How to Teach Israel

Jewish Education Amidst Rising Antisemitism  volume 22:2 Winter 2024

Israel Education in a Post October 7th World

It feels pretentious and premature to be talking about retooling education about Israel. The war is not over, the wounds are still fresh, barely a year has passed since that awful day, there are thousands of children-parents-loved ones still in active combat and separated from their families for months at a time, many of the hostages are still in captivity, the campuses are reeling, the internal divisions in Israel are deepening rather than abating, and the landscape of the Jewish world is muddled at best as the aftershocks of the earthquake still rattle us. And yet, we dare to think that we have something meaningful to contribute as to how to teach about Israel. It is fair to say that everything written in this journal is written with the awareness that when the dust settles, we may need to re-examine everything all over again. Despite the uncertainty and the tentativity, we feel that there is no issue more pressing for Jewish educators and so we give voice to those courageous, thoughtful, and knowledgeable educators who stepped forward to share.

The disparity of the ideas that surfaced in this issue journal is, indeed, breathtaking. There are those who insist on rethinking everything about Israel education and those who insist on staying the course; there are those who want to strengthen and deepen the Jewish narrative and those who believe that it is critical to examine multiple narratives; there are those who are looking to manipulate the system to create a few extra hours to dedicate to Israeli history and others who want to shift the focus of everything to a deep understanding of Jewish history and culture; there are those who want to promote a specific ideology and those who want the students to discover their own bonds with Israel; there are those who want to train their students to be advocates for Israel and those who expressly do not want their students to have to take on those roles.

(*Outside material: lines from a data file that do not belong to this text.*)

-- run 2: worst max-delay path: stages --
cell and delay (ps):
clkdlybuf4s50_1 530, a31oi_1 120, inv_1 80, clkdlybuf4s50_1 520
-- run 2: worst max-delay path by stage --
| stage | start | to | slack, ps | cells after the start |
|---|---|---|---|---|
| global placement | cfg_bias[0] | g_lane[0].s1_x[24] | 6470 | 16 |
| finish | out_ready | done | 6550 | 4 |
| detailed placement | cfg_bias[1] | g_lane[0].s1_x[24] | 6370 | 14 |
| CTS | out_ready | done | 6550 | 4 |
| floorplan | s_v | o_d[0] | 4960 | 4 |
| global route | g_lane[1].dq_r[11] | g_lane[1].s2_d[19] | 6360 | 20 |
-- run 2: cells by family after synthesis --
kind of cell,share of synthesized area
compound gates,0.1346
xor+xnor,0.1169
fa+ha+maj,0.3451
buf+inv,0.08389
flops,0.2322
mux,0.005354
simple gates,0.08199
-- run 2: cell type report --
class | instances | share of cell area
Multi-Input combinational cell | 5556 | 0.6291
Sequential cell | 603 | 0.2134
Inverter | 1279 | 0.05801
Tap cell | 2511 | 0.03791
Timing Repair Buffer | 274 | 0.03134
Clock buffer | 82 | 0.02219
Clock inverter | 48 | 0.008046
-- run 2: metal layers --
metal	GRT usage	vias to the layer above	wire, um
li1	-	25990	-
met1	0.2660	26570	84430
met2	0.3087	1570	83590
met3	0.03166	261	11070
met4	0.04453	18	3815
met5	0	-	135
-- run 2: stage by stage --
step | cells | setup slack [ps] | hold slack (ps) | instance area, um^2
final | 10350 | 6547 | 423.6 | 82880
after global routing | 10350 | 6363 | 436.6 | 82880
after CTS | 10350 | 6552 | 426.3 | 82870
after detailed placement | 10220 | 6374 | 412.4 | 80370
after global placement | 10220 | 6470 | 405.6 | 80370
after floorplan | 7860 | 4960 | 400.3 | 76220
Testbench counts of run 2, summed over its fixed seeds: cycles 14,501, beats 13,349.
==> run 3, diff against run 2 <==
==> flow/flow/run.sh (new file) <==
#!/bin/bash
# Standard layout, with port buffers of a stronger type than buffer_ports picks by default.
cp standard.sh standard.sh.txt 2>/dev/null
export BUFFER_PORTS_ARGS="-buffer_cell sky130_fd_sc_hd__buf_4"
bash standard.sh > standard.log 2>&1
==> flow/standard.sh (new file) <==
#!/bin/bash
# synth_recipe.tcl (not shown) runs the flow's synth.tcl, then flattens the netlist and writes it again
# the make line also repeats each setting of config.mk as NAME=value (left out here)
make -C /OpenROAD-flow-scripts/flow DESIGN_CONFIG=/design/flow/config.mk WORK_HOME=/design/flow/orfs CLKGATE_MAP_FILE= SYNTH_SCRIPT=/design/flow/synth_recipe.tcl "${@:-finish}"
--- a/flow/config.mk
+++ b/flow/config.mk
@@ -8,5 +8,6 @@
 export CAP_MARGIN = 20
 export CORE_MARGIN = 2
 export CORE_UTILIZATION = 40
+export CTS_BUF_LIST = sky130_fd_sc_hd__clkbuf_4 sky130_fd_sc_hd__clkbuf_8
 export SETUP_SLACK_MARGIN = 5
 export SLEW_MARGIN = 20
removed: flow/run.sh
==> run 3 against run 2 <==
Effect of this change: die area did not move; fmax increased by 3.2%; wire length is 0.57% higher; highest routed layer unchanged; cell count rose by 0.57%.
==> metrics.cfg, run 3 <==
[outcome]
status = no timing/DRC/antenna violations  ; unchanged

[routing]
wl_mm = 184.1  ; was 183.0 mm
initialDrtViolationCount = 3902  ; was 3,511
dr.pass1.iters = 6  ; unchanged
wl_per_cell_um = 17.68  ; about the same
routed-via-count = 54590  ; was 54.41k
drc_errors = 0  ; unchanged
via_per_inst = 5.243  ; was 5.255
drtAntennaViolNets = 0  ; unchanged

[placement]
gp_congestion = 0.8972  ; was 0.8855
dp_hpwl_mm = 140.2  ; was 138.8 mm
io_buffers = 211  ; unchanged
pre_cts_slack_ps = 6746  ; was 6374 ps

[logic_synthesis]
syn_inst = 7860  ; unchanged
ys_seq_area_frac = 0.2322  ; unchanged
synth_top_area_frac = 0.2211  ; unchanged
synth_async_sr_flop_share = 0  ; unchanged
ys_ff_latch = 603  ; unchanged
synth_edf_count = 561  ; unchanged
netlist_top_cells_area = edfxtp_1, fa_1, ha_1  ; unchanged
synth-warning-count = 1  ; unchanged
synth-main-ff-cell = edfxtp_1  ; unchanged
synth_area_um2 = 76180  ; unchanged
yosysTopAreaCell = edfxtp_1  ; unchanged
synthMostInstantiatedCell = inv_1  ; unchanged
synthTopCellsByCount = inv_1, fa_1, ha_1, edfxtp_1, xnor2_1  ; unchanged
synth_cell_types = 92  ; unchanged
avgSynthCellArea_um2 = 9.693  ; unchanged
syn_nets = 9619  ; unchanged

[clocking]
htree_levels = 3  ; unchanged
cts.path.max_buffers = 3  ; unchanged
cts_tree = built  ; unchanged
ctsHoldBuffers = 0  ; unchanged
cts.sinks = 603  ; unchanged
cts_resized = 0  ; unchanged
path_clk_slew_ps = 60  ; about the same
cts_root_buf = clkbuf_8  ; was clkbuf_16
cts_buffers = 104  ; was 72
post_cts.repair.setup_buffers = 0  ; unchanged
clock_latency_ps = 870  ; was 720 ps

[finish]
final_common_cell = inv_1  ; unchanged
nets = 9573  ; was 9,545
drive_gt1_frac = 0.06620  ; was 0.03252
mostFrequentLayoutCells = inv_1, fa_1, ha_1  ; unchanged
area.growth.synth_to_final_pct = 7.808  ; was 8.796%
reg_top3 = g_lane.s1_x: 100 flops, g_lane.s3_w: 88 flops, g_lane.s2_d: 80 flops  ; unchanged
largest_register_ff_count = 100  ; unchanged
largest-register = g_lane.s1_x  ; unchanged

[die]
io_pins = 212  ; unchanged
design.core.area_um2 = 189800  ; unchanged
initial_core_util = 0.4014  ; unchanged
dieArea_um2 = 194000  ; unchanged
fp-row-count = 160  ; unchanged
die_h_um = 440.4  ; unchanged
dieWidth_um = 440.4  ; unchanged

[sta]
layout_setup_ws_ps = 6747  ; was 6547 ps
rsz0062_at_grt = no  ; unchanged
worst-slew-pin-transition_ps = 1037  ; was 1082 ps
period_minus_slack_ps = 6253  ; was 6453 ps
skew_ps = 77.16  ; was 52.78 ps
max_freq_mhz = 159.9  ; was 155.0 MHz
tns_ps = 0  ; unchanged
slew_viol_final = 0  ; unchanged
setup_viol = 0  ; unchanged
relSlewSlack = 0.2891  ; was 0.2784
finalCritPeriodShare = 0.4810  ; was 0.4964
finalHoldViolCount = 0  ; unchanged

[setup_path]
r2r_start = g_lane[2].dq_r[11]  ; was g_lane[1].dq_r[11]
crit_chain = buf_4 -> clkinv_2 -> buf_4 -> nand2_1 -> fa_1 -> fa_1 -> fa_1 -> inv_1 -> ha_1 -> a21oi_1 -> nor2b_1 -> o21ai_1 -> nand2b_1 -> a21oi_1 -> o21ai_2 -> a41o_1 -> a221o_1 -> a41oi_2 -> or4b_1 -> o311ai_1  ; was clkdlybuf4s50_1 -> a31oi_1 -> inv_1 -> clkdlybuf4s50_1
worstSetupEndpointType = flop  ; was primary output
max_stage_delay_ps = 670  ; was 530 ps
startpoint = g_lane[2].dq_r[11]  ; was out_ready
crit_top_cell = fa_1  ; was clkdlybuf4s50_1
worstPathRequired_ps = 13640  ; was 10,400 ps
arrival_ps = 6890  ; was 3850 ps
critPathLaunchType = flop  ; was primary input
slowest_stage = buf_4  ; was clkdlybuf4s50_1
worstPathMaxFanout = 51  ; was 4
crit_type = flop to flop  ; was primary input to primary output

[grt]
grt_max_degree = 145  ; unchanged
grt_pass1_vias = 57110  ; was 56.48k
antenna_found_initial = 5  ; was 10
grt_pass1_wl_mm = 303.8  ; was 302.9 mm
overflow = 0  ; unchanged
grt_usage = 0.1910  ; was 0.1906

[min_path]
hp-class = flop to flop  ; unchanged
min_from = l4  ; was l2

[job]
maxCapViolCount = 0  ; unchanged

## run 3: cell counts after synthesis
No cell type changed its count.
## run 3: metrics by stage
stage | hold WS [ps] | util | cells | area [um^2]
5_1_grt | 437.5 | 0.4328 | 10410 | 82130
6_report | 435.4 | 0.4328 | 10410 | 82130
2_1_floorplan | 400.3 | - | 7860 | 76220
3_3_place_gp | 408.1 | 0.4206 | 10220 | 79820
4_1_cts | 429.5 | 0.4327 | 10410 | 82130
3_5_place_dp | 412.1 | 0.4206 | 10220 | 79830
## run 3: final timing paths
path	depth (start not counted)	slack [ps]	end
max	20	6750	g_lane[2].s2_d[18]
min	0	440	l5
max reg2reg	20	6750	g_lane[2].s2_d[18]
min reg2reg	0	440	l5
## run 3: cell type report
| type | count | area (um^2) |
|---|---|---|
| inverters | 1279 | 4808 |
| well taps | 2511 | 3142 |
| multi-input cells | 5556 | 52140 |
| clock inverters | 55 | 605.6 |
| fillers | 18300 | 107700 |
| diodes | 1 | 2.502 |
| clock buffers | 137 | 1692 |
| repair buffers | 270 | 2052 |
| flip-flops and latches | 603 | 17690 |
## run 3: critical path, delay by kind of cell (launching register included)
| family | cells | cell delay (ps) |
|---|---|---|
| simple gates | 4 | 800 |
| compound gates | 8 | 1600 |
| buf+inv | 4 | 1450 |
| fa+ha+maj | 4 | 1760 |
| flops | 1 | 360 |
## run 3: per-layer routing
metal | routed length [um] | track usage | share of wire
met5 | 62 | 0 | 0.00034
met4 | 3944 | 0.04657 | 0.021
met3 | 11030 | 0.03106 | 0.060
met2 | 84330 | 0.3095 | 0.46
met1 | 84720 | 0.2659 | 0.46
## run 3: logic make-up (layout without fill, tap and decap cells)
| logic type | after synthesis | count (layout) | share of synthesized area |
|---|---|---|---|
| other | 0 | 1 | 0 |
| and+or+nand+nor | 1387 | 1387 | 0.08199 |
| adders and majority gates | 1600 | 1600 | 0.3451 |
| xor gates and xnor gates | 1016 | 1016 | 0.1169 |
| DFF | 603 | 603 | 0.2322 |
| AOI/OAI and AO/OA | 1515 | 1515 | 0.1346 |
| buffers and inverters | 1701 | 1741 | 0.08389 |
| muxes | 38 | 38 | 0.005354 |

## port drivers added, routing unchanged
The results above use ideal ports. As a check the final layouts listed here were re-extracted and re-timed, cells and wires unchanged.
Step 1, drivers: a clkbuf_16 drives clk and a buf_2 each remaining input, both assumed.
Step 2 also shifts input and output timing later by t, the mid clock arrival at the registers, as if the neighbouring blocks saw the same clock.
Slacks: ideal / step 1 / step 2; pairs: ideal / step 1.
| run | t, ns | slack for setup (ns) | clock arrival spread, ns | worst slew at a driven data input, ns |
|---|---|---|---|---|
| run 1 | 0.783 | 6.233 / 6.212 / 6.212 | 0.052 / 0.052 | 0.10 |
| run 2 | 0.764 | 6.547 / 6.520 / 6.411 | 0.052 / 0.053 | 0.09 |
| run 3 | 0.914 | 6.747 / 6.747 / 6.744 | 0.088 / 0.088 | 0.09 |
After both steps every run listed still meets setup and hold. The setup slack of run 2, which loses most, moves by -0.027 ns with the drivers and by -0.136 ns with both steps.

As Jewish educators and educational thinkers, even if the path forward is unclear, we do not have the luxury of being frozen because we don’t know. We read, we learn, we discuss—and then we must do. Our students need that. Not with a superficial, “everything will be OK,” but with tools to help them internalize their past so that it impels them to help create a better future. Rabbi Jonathan Sacks expresses it exquisitely:

Optimism is a passive virtue, hope an active one. It needs no courage, only a certain naiveté, to be an optimist. It needs a great deal of courage to have hope. The prophets of Israel were not optimists. When everyone else felt secure, they saw the coming catastrophe. But every one of them was an agent of hope.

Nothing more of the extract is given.